Although the history of the relics is fascinating, the main point that Basa stressed is that without proper conservation, all of the artifacts on display would eventually be lost.
She held up a photo of an iron buckle found in the dig, perhaps once used to secure a flap on a bag. It was bloated with rust and barely recognizable. “That’s the best example of why you have to conserve it, because this is rotting,” she said. The same buckle, after conservation, was still rusty-looking but much thinner and more true to its original form. And thanks to the conservation process, it won’t deteriorate further, she said.
The artifacts on display were all in rough condition when they were discovered, said Darrell Pinckney, an instructor with SCCC’s archaeology program who preserved the findings in the exhibit.
“They were unstable; they were covered in rust. A lot of them were deteriorating because what happened was when they were retrieved from their soil deposit, you opened up a new environmental condition, which upset the equilibrium for the artifacts that it took them so long to reach while they were settled in the ground,” he explained.
As soon as artifacts are exposed to changes in humidity, temperature, air conditions and soil conditions, they begin to deteriorate rapidly, he said.
To conserve the Colonial-era treasures, Pinckney immersed them in gentle cleaning solutions, soaked them multiple times in distilled water to remove soluble salts and impregnated them with solutions like polyethylene glycol and resin to maintain their integrity and preserve them.
In October and November, Pinckney is teaching a class in artifact preservation at SCCC for anyone who wants to become more familiar with how to preserve historic and cultural material.
“It’s not just something archaeology students can find value in.

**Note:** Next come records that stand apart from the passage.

File: src/rtl/argmax_pkg.sv
// Package: shared types for the sequential maximum-index finder.
// Assumes: nothing beyond IEEE 1800-2017 enums.
package argmax_pkg;
    typedef enum logic [1:0] {
        ST_IDLE = 2'd0,
        ST_SCAN = 2'd1,
        ST_DONE = 2'd2
    } scan_state_t;
endpackage

File: src/rtl/argmax_ctrl.sv
// Module: argmax_ctrl
// Controller of the search. It waits for start, runs one compare cycle per
// scanned entry and gives one finish cycle.
// Assumes: last_hit is high when the loop index is on the final entry.
module argmax_ctrl
    import argmax_pkg::*;
(
    input  logic clk,
    input  logic rst_n,
    input  logic start,
    input  logic last_hit,
    output logic idx_init,
    output logic idx_step,
    output logic best_init,
    output logic rd_en,
    output logic finish
);
    scan_state_t state_q;
    scan_state_t state_d;

    // State register with synchronous active-low reset.
    always_ff @(posedge clk) begin
        if (!rst_n) state_q <= ST_IDLE;
        else        state_q <= state_d;
    end

    // Next-state and control decode.
    always_comb begin
        state_d   = state_q;
        idx_init  = 1'b0;
        idx_step  = 1'b0;
        best_init = 1'b0;
        rd_en     = 1'b0;
        finish    = 1'b0;
        unique case (state_q)
            ST_IDLE: begin
                if (start) begin
                    idx_init  = 1'b1;
                    best_init = 1'b1;
                    state_d   = ST_SCAN;
                end
            end
            ST_SCAN: begin
                rd_en = 1'b1;
                if (last_hit) state_d  = ST_DONE;
                else          idx_step = 1'b1;
            end
            ST_DONE: begin
                finish  = 1'b1;
                state_d = ST_IDLE;
            end
            default: state_d = ST_IDLE;
        endcase
    end
endmodule

File: src/rtl/argmax_idx_reg.sv
// Module: argmax_idx_reg
// Loop index register. init loads 1, step adds 1, otherwise the value holds.
// Assumes: init and step are never high together.
module argmax_idx_reg #(
    parameter int IDX_W = 2
) (
    input  logic             clk,
    input  logic             rst_n,
    input  logic             init,
    input  logic             step,
    output logic [IDX_W-1:0] idx
);
    // Loop index update.
    always_ff @(posedge clk) begin
        if (!rst_n)    idx <= '0;
        else if (init) idx <= IDX_W'(1);
        else if (step) idx <= idx + IDX_W'(1);
    end
endmodule

File: src/rtl/argmax_best_reg.sv
// Module: argmax_best_reg
// Best-index register. init clears it to 0, load takes the scanned index.
// Assumes: init and load are never high together.
module argmax_best_reg #(
    parameter int IDX_W = 2
) (
    input  logic             clk,
    input  logic             rst_n,
    input  logic             init,
    input  logic             load,
    input  logic [IDX_W-1:0] cand,
    output logic [IDX_W-1:0] best
);
    // Best index update.
    always_ff @(posedge clk) begin
        if (!rst_n)    best <= '0;
        else if (init) best <= '0;
        else if (load) best <= cand;
    end
endmodule

File: src/rtl/argmax_cmp.sv
// Module: argmax_cmp
// Unsigned magnitude comparator. gt is high when a is strictly above b.
// Assumes: both operands are unsigned.
module argmax_cmp #(
    parameter int W = 8
) (
    input  logic [W-1:0] a,
    input  logic [W-1:0] b,
    output logic         gt
);
    // Strict unsigned compare.
    always_comb gt = (a > b);
endmodule

File: src/rtl/argmax_seq.sv
// Module: argmax_seq (top)
// Finds the index of the largest entry of an external DEPTH-entry register
// file. It reads one entry per cycle and reports the result with a one-cycle
// finish flag.
// Assumes: the register file returns data in the same cycle as the address,
// and DEPTH is at least 2.
module argmax_seq #(
    parameter int DATA_W = 8,
    parameter int DEPTH  = 4,
    localparam int IDX_W = $clog2(DEPTH)
) (
    input  logic              clk,
    input  logic              rst_n,
    input  logic              start,
    input  logic [DATA_W-1:0] cur_data,
    input  logic [DATA_W-1:0] best_data,
    output logic              rd_en,
    output logic [IDX_W-1:0]  cur_addr,
    output logic [IDX_W-1:0]  best_addr,
    output logic [IDX_W-1:0]  best_idx,
    output logic              finish
);
    localparam logic [IDX_W-1:0] LAST = IDX_W'(DEPTH - 1);

    logic             idx_init;
    logic             idx_step;
    logic             best_init;
    logic             last_hit;
    logic             cur_gt;
    logic             best_load;
    logic [IDX_W-1:0] idx_q;
    logic [IDX_W-1:0] best_q;

    // Datapath status and load decode.
    always_comb begin
        last_hit  = (idx_q == LAST);
        best_load = rd_en & cur_gt;
    end

    argmax_ctrl u_ctrl (
        .clk       (clk),
        .rst_n     (rst_n),
        .start     (start),
        .last_hit  (last_hit),
        .idx_init  (idx_init),
        .idx_step  (idx_step),
        .best_init (best_init),
        .rd_en     (rd_en),
        .finish    (finish)
    );

    argmax_idx_reg #(.IDX_W(IDX_W)) u_idx (
        .clk   (clk),
        .rst_n (rst_n),
        .init  (idx_init),
        .step  (idx_step),
        .idx   (idx_q)
    );

    argmax_best_reg #(.IDX_W(IDX_W)) u_best (
        .clk   (clk),
        .rst_n (rst_n),
        .init  (best_init),
        .load  (best_load),
        .cand  (idx_q),
        .best  (best_q)
    );

    argmax_cmp #(.W(DATA_W)) u_cmp (
        .a  (cur_data),
        .b  (best_data),
        .gt (cur_gt)
    );

    // Output mapping.
    always_comb begin
        cur_addr  = idx_q;
        best_addr = best_q;
        best_idx  = best_q;
    end
endmodule

File: config.mk
export PLATFORM = sky130hd
export DESIGN_NAME = argmax_seq
export DESIGN_NICKNAME = d
export VERILOG_FILES = /design/src/rtl/argmax_pkg.sv /design/src/rtl/argmax_ctrl.sv /design/src/rtl/argmax_idx_reg.sv /design/src/rtl/argmax_best_reg.sv /design/src/rtl/argmax_cmp.sv /design/src/rtl/argmax_seq.sv
export SDC_FILE = /design/constraint.sdc
export NUM_CORES = 1
export LEC_CHECK = 0
export BUFFER_PORTS_ARGS = -buffer_cell sky130_fd_sc_hd__buf_2
export CAP_MARGIN = 20
export CORE_AREA = 8 8 45 47
export DETAILED_ROUTE_END_ITERATION = 7
export DIE_AREA = 0 0 53 55
export GPL_ROUTABILITY_DRIVEN = 0
export GPL_TIMING_DRIVEN = 0
export PLACE_DENSITY = 0.82
export SYNTH_ARGS = -nofsm -noshare
export SYNTH_HDL_FRONTEND = slang
export SYNTH_SLANG_ARGS = --single-unit
File: constraint.sdc
create_clock -name clk -period 2.6 [get_ports clk]
set_input_delay 0.13 -clock clk [delete_from_list [all_inputs] [get_ports clk]]
set_output_delay 0.13 -clock clk [all_outputs]
set_load 0.01 [all_outputs]
==> results of run 1 <==
[cell type report]
cell class              count  area [um2]  area share, %
inverters                   9        33.8           4.87
multi-input cells          45         344           49.6
well taps                  16        20.0           2.89
clock buffers               3        22.5           3.25
plain buffers               3        22.5           3.25
flip-flops and latches      6         120           17.3
repair buffers             26         130           18.8
[per-stage QoR]
step	util [%]	hold slack (ps)	power (uW)	cell area, um2
2_1_floorplan	-	268	145	520
6_report	50.1	142	259	693
4_1_cts	50.1	145	259	693
3_5_place_dp	48.5	398	172	671
5_1_grt	50.1	170	275	693
3_3_place_gp	48.5	392	168	671
[critical path, stage by stage, from the launching register on]
cell	delay (ps)
dfxtp_1	390
nor2b_1	150
buf_4	160
nand2_4	50
a211o_1	300
nand3_1	90
a21boi_1	60
[metal layers]
layer  routed length, um  vias up  global-route usage (%)
li1                    -      277                       -
met1                 484      255                    9.13
met2                 721       26                    18.4
met3                  82        2                    1.87
met4                  10        0                    3.88
met5                   0        -                       0
[cell usage after synthesis, types with 2 or more instances]
cell type / n
dfxtp_1: 6
a21oi_1: 2
and3_1: 2
nand3_1: 2
inv_1: 9
nor2b_1: 3
ha_1: 9
o21ai_0: 2
nor2_1: 4
o211ai_1: 2
a21boi_0: 2
nand2_1: 3
o21ai_1: 2
a21boi_1: 2
buf_4: 3
[state kept, by name, summed over array words and instances, names as in the netlist]
signal / count
u_idx.idx: 2
u_ctrl.state_q: 2
u_best.best: 2
[report_power, final]
| part | internal [uW] | switching (uW) |
|---|---|---|
| registers | 96.1 | 4.45 |
| clock network | 52.4 | 36.3 |
| logic | 35.4 | 34.6 |
[path summary, 6_finish.rpt]
kind	end	from
max	u_best.best[1]$_SDFFE_PP0P_	u_ctrl.state_q[0]$_SDFFE_PN0P_
min	u_ctrl.state_q[0]$_SDFFE_PN0P_	rst_n
max reg2reg	u_best.best[1]$_SDFFE_PP0P_	u_ctrl.state_q[0]$_SDFFE_PN0P_
min reg2reg	u_best.best[0]$_SDFFE_PP0P_	u_best.best[0]$_SDFFE_PP0P_
[logic make-up (layout without fill, tap and decap cells)]
kind of cell    Yosys count  in the layout  share of synthesized area [%]
fa+ha+maj                 9              9                           21.6
simple gates             18             18                           19.5
flops                     6              6                           23.1
buf+inv                  12             41                           10.8
compound gates           18             18                           25.0
==> results.tsv, run 1 <==
metric	value	unit
dp_slack	1050	ps
cts_setup_buffers	0	
rsz0062_at_grt	false	
worst_pin_slew	268	ps
finClkSkew	5.77	ps
drt-initial-drc-count	14	
grt_pass1_vias	547	
maxCapViolations	0	
cp_max_fo	7	
powerDensity	374	nW/um2
hold_violations	0	
slew_violations	0	
synthArstFlopShare	0	%
cts.htree.levels	1	
core_area	1380	um2
max_clock_freq	0.753	GHz
grt-ovfl-total	0	
die_area	2920	um2
syn2layout_area_growth	33.2	%
worstPathRequired	2730	ps
yosysSeqAreaShare	23.1	%
arrival	1460	ps
vias_per_cell	5.19	
grt_pass1_wl	2100	um
antenna_found_initial	0	
die_w	53	um
vdd_ir_drop_max	0.000188	V
p_leak	0.000391	uW
cts_resized	0	
ant_nets	0	
final_layout_size_suffix_gt1_share	39.1	%
cts_buffer_depth	2	
fillCellCount	142	
grt_usage	9.29	%
period_share	51.1	%
drc	0	
avgRoutedWirePerCell	12.0	um
ff2ff_path_depth	6	
cts_made_buffers	3	
vias	560	
dr.pass1.iters	4	
start_util	37.6	%
clk_latency	250	ps
grt_max_degree	8	
relSlewSlack	82.0	%
totalWireLength	1300	um
synth_edf_count	0	
fin_setup_tns	0	ps
dp.cells	105	
port_buffers	26	
final_cell_mix	26 x buf_2, 9 x inv_1, 9 x ha_1	
ys_seq_elements	6	
placementRows	14	
fp.dieH	55	um
cts_tree	built	
finalSetupViolCount	0	
timing.final.ws_setup	1270	ps
synth_area	520	um2
dpl.hpwl	1120	um
avgSynthCellArea	8.26	um2
cts-root-buf	clkbuf_4	
cts.reportedPaths.clkPinSlew	50	ps
io_pins	27	
holdBufCountCts	0	
synth_top_cells_by_area	dfxtp_1 23%, ha_1 22%, inv_1 6.5%	
critical_path.startpoint_type	register	
status	finished, final reports clean	
n_antenna_cell	0	
hold_depth	2	
cts.sinks	6	
syn_inst	63	
hp-class	primary input to register	
nets	122	
cp-end-kind	register	
ys.flop_type	dfxtp_1	
synth_nets	91	
yosys.area.top_type	dfxtp_1	
crit_type	register to register	
ys_warn_count	0	
layout_commonest_cell	buf_2	
yosysUniqueCellTypes	25	
reg2reg_slack	1270	ps
finalNonFillerCells	108	
yosys.area.top_type_share	23.1	%
period_minus_slack	1330	ps
(Power assumes the default switching activity.)
==> run 2, diff against run 1 <==
==> constraint.sdc (replaced) <==
create_clock -name clk -period 1.4 [get_ports clk]
set_input_delay 0.07 -clock clk [delete_from_list [all_inputs] [get_ports clk]]
set_output_delay 0.07 -clock clk [all_outputs]
set_load 0.01 [all_outputs]
==> run 2 against run 1 <==
- cell area up 0.18%
- critical path depth did not move
- critical endpoint unchanged
- register-to-register slack lost 1100 ps
==> results.tsv, run 2 (synthesis gave the netlist of run 1 again) <==
metric	value	unit	change
final_layout_size_suffix_gt1_share	40.2	%	was 39.1%
grt-ovfl-total	0		unchanged
port_buffers	26		unchanged
fin_hold_ws	82.4	ps	was 142 ps
worst_pin_slew	268	ps	about the same
cp-end-kind	register		unchanged
finalSetupViolCount	0		unchanged
grt_max_degree	8		unchanged
grt_pass1_vias	547		unchanged
start_util	37.6	%	unchanged
placed_area	671	um2	unchanged
drc	0		unchanged
power_frac_clock	33.9	%	was 34.2%
slew_violations	0		unchanged
top_regs	u_best.best (2), u_ctrl.state_q (2), u_idx.idx (2)		unchanged
n_antenna_cell	0		unchanged
layout_commonest_cell	buf_2		unchanged
hold_violations	0		unchanged
drt-initial-drc-count	14		unchanged
vias_per_cell	5.18		was 5.19
die_area	2920	um2	unchanged
totalWireLength	1300	um	unchanged
placementRows	14		unchanged
ant_nets	0		unchanged
critical_path.startpoint_type	register		unchanged
syn2layout_area_growth	33.4	%	was 33.2%
period_share	91.1	%	was 51.1%
p_sw	138	uW	was 75.3 uW
io_pins	27		unchanged
arrival	1400	ps	was 1460 ps
finClkSkew	6.23	ps	was 5.77 ps
final_cell_mix	26 x buf_2, 9 x inv_1, 9 x ha_1		unchanged
core_area	1380	um2	unchanged
hold_depth	2		unchanged
cts_setup_buffers	0		unchanged
antenna_found_initial	0		unchanged
pwr-share-seq	39.0	%	was 38.8%
die_w	53	um	unchanged
intPower	342	uW	was 184 uW
dpl.hpwl	1120	um	unchanged
vias	559		was 560
maxCapViolations	0		unchanged
multi_input_area	344	um2	unchanged
fp.dieH	55	um	unchanged
cts.sinks	6		unchanged
dp.cells	105		unchanged
vdd_ir_drop_max	0.000346	V	was 0.000188 V
grt_pass1_wl	2100	um	unchanged
cts.htree.levels	1		unchanged
cts.reportedPaths.clkPinSlew	50	ps	about the same
clk_latency	250	ps	about the same
design_area	694	um2	was 693 um2
rsz0062_at_grt	false		unchanged
cts-root-buf	clkbuf_4		unchanged
ff_latch_area	121	um2	was 120 um2
hp-class	primary input to register		unchanged
cts_made_buffers	3		unchanged
swShare	28.7	%	was 29.1%
avgRoutedWirePerCell	12.0	um	unchanged
cts_tree	built		unchanged
cts_buffer_depth	2		unchanged
period_minus_slack	1270	ps	was 1330 ps
reg2reg_slack	130	ps	was 1270 ps
max_clock_freq	0.784	GHz	was 0.753 GHz
nets	122		unchanged
crit_type	register to register		unchanged
grt_usage	9.29	%	unchanged
dr.pass1.iters	4		unchanged
fillCellCount	141		was 142
ff2ff_path_depth	6		unchanged
status	finished, final reports clean		unchanged
cp_max_fo	7		unchanged
finalNonFillerCells	108		unchanged
p_leak	0.000391	uW	about the same
relSlewSlack	81.9	%	was 82.0%
powerDensity	691	nW/um2	was 374 nW/um2
pwr-share-comb	27.1	%	was 27.0%
worstPathRequired	1530	ps	was 2730 ps
[run 2: cell counts in the layout (fill, tap and decap cells not counted)]
No cell type changed its count.
[run 2: stage by stage]
stage | worst slack, ps | util [%] | total power, uW | setup TNS [ps]
2_1_floorplan | 85.9 | - | 268 | 0
3_3_place_gp | -64.9 | 48.5 | 312 | -129
3_5_place_dp | -86.9 | 48.5 | 320 | -165
4_1_cts | 80.6 | 50.1 | 481 | 0
5_1_grt | 30.3 | 50.2 | 512 | 0
6_report | 125 | 50.2 | 480 | 0
[run 2: final timing paths]
path	startpoint	to
setup / recovery	u_ctrl.state_q[0]$_SDFFE_PN0P_	u_best.best[1]$_SDFFE_PP0P_
setup reg to reg	u_ctrl.state_q[0]$_SDFFE_PN0P_	u_best.best[1]$_SDFFE_PP0P_
hold / removal	rst_n	u_ctrl.state_q[0]$_SDFFE_PN0P_
hold reg to reg	u_ctrl.state_q[0]$_SDFFE_PN0P_	u_idx.idx[0]$_SDFFE_PN0P_
[run 2: layout make-up]
class                   count  share of cell area (%)
plain buffers               3                    3.24
multi-input cells          45                    49.5
well taps                  16                    2.88
repair buffers             26                    18.7
clock buffers               3                    3.24
inverters                   9                    4.86
flip-flops and latches      6                    17.5
[run 2: per-layer routing]
layer / track usage [%] / routed length [um] / vias to the layer above
met2: 18.4 / 720 / 27
met3: 1.87 / 79 / 6
met4: 3.88 / 14 / 0
met5: 0 / 0 / -
met1: 9.13 / 485 / 249
li1: - / - / 277
[run 2: worst max-delay path, stage by stage (launching register included)]
cell,delay (ps)
dfxtp_2,360
nor2b_1,130
buf_4,160
nand2_4,50
a211o_1,300
nand3_1,90
a21boi_1,60
[run 2: what timing repair did]
item / 4_1_cts / 5_1_grt
endpoints found under the setup margin: 0 / 2
hold buffers: 0 / 0
gates resized for setup: 0 / 1
[run 2: power by group through the flow]
stage	registers, uW	logic, uW	clock network, uW
6_report	187	130	163
5_1_grt	188	148	175
4_1_cts	187	131	163
3_5_place_dp	190	130	0
3_3_place_gp	190	123	0
2_1_floorplan	191	77.5	0
==> run 3, diff against run 2 <==
--- a/config.mk
+++ b/config.mk
@@ -5,14 +5,15 @@
 export SDC_FILE = /design/constraint.sdc
 export NUM_CORES = 1
 export LEC_CHECK = 0
-export BUFFER_PORTS_ARGS = -buffer_cell sky130_fd_sc_hd__buf_2
+export ABC_AREA = 1
+export BUFFER_PORTS_ARGS = -buffer_cell sky130_fd_sc_hd__buf_4
 export CAP_MARGIN = 20
 export CORE_AREA = 8 8 45 47
 export DETAILED_ROUTE_END_ITERATION = 7
 export DIE_AREA = 0 0 53 55
 export GPL_ROUTABILITY_DRIVEN = 0
 export GPL_TIMING_DRIVEN = 0
-export PLACE_DENSITY = 0.82
+export PLACE_DENSITY = 0.84
 export SYNTH_ARGS = -nofsm -noshare
 export SYNTH_HDL_FRONTEND = slang
 export SYNTH_SLANG_ARGS = --single-unit
==> run 3 against run 2 <==
- largest power group is now combinational logic
- hold slack better by 54 ps
- flip-flop and latch count unchanged
- sequential share of layout area down 2.2 points
- highest routed layer unchanged
- die area unchanged
- largest cell class unchanged
- first-iteration DRC count down 71%
==> results.tsv, run 3 <==
metric	value	unit	change
cts-root-buf	clkbuf_4		unchanged
fp.dieH	55	um	unchanged
die_area	2920	um2	unchanged
cp-end-kind	register		unchanged
grt_usage	9.12	%	was 9.29%
dr.pass1.iters	4		unchanged
io_pins	27		unchanged
p_leak	0.000437	uW	was 0.000391 uW
vias_per_cell	4.57		was 5.18
core_area	1380	um2	unchanged
synthMostInstantiatedCell	inv_1		
avgRoutedWirePerCell	10.6	um	was 12.0 um
nets	132		was 122
final_cell_mix	28 x buf_4, 16 x inv_1, 12 x nand2_1		was 26 x buf_2, 9 x inv_1, 9 x ha_1
arrival	1250	ps	was 1400 ps
vdd_ir_drop_max	0.000429	V	was 0.000346 V
yosysSeqAreaShare	21.8	%	was 23.1%
cts_resized	0		unchanged
critical_path.startpoint_type	register		unchanged
synth_nets	101		was 91
yosys.area.top_type	dfxtp_1		unchanged
yosysUniqueCellTypes	21		was 25
grt-ovfl-total	0		unchanged
timing.final.ws_setup	328	ps	was 125 ps
syn2layout_area_growth	43.2	%	was 33.4%
hold_depth	3		was 2
yosys.area.top_type_share	21.8	%	was 23.1%
start_util	39.8	%	was 37.6%
cts_setup_buffers	0		unchanged
n_antenna_cell	0		unchanged
hp-start	rst_n		unchanged
fin_setup_tns	0	ps	unchanged
slew_violations	0		unchanged
totalWireLength	1250	um	was 1300 um
ant_nets	0		unchanged
cts_made_buffers	3		unchanged
fillCellCount	139		was 141
rr_endpoint	u_idx.idx[0]$_SDFFE_PN0P_		was u_best.best[1]$_SDFFE_PP0P_
hold_end	u_ctrl.state_q[0]$_SDFFE_PN0P_		unchanged
placementRows	14		unchanged
cts.reportedPaths.clkPinSlew	50	ps	about the same
ys_warn_count	0		unchanged
worstPathRequired	1580	ps	was 1530 ps
cp_max_fo	4		was 7
synth_top_cells_by_area	dfxtp_1 22%, ha_1 20%, inv_1 11%		was dfxtp_1 23%, ha_1 22%, inv_1 6.5%
ys_seq_elements	6		unchanged
antenna_found_initial	0		unchanged
die_w	53	um	unchanged
ff2ff_path_depth	5		was 6
synth_commonest_cells	16 x inv_1, 12 x nand2_1, 9 x ha_1, 6 x a21oi_1, 6 x dfxtp_1		was 9 x ha_1, 9 x inv_1, 6 x dfxtp_1, 4 x nor2_1
status	finished, final reports clean		unchanged
vias	539		was 559
cts_tree	built		unchanged
dp_slack	204	ps	was -86.9 ps
synthArstFlopShare	0	%	unchanged
cts.htree.levels	1		unchanged
synth_area	551	um2	was 520 um2
powerDensity	708	nW/um2	was 691 nW/um2
relSlewSlack	84.4	%	was 81.9%
grt_pass1_vias	537		was 547
clk_latency	250	ps	about the same
multi_input_area	342	um2	was 344 um2
period_minus_slack	1070	ps	was 1270 ps
grt_pass1_wl	1970	um	was 2100 um
ys.flop_type	dfxtp_1		unchanged
dpl.hpwl	1110	um	was 1120 um
drt-initial-drc-count	4		was 14
layout_commonest_cell	buf_4		was buf_2
maxCapViolations	0		unchanged
top_regs	u_best.best (2), u_ctrl.state_q (2), u_idx.idx (2)		unchanged
syn_inst	73		was 63
grt_max_degree	5		was 8
final_layout_size_suffix_gt1_share	41.2	%	was 40.2%
synth_edf_count	0		unchanged
ff_latch_area	120	um2	was 121 um2
rsz0062_at_grt	false		unchanged
fin_hold_ws	137	ps	was 82.4 ps
cts_buffer_depth	2		unchanged
avgSynthCellArea	7.54	um2	was 8.26 um2
hold_violations	0		unchanged
finClkSkew	2.27	ps	was 6.23 ps
drc	0		unchanged
period_share	76.5	%	was 91.1%
holdBufCountCts	0		unchanged
crit_type	register to register		unchanged
cts.sinks	6		unchanged
hp-class	primary input to register		unchanged
worst_pin_slew	234	ps	was 268 ps
max_clock_freq	0.933	GHz	was 0.784 GHz
port_buffers	26		unchanged
timing.rr.start	u_idx.idx[0]$_SDFFE_PN0P_		was u_ctrl.state_q[0]$_SDFFE_PN0P_
finalSetupViolCount	0		unchanged
reg2reg_slack	330	ps	was 130 ps
-- run 3: changes by cell type in the layout (fill, tap and decap cells not counted), sizes merged, moves of 2 or more --
cell / change
nand2: +10
o211ai: -2
nor2: +3
and3: -3
inv: +10
a21oi: +6
a21boi: -4
o21ai: -3
nor2b: -3
-- run 3: final cells by class --
cell class,count,share of cell area [%]
inverter,19,9.37
timing repair buffer,26,24.8
buffer,2,1.90
multi-input combinational,46,43.3
tap,16,2.54
clock buffer,3,2.86
sequential,6,15.2
-- run 3: how the worst max path moves through the flow --
stage                                        endpoint  slack, ps  cells past startpoint                 startpoint
after floorplan             u_idx.idx[0]$_SDFFE_PN0P_        360                      5  u_idx.idx[0]$_SDFFE_PN0P_
after global placement    u_best.best[1]$_SDFFE_PP0P_        220                      7                cur_data[7]
after detailed placement  u_best.best[0]$_SDFFE_PP0P_        200                      7                cur_data[7]
after CTS                   u_idx.idx[0]$_SDFFE_PN0P_        310                      5  u_idx.idx[0]$_SDFFE_PN0P_
after global routing        u_idx.idx[0]$_SDFFE_PN0P_        250                      5  u_idx.idx[0]$_SDFFE_PN0P_
final                       u_idx.idx[0]$_SDFFE_PN0P_        330                      5  u_idx.idx[0]$_SDFFE_PN0P_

This is also great for people who have collections at home, maybe folks who work at historical societies, so that they become more familiar with the process of conservation. … And it teaches them how to maintain a good environment for your objects so they last for many, many years.”
If nothing had been done to preserve the cannonballs featured in the SCCC exhibit and they were simply placed in an exhibit case, they probably would have corroded away completely in 20 years, Pinckney noted.
The objects in the exhibit are very important to preserve because they tell a story about Schenectady’s past — about the soldiers that came here from England in the 1700s, about the local militia that was with them and about how this area functioned as the “Gateway to the West.”
“It’s that old hackneyed phrase, but they’re coming through here, they’re gathering. Schenectady was building bateaux; Schenectady was sending carpenters with the soldiers to the West to help build forts,” Basa explained.
The time period was one when people were moving away from alchemy and turning to chemistry, she said.
“It’s just the stirrings, the beginnings. They know how to do a lot of things, but they don’t know all the processes that allow them to be done. But glassmaking is becoming very sophisticated; they’re using a copper alloy base and being able to put gilt on it to make it shine better. The ceramics are going through all sorts of different chemical alterations to make them shinier and better. It’s an age of experimentation, stirrings of major consumerism,” she said.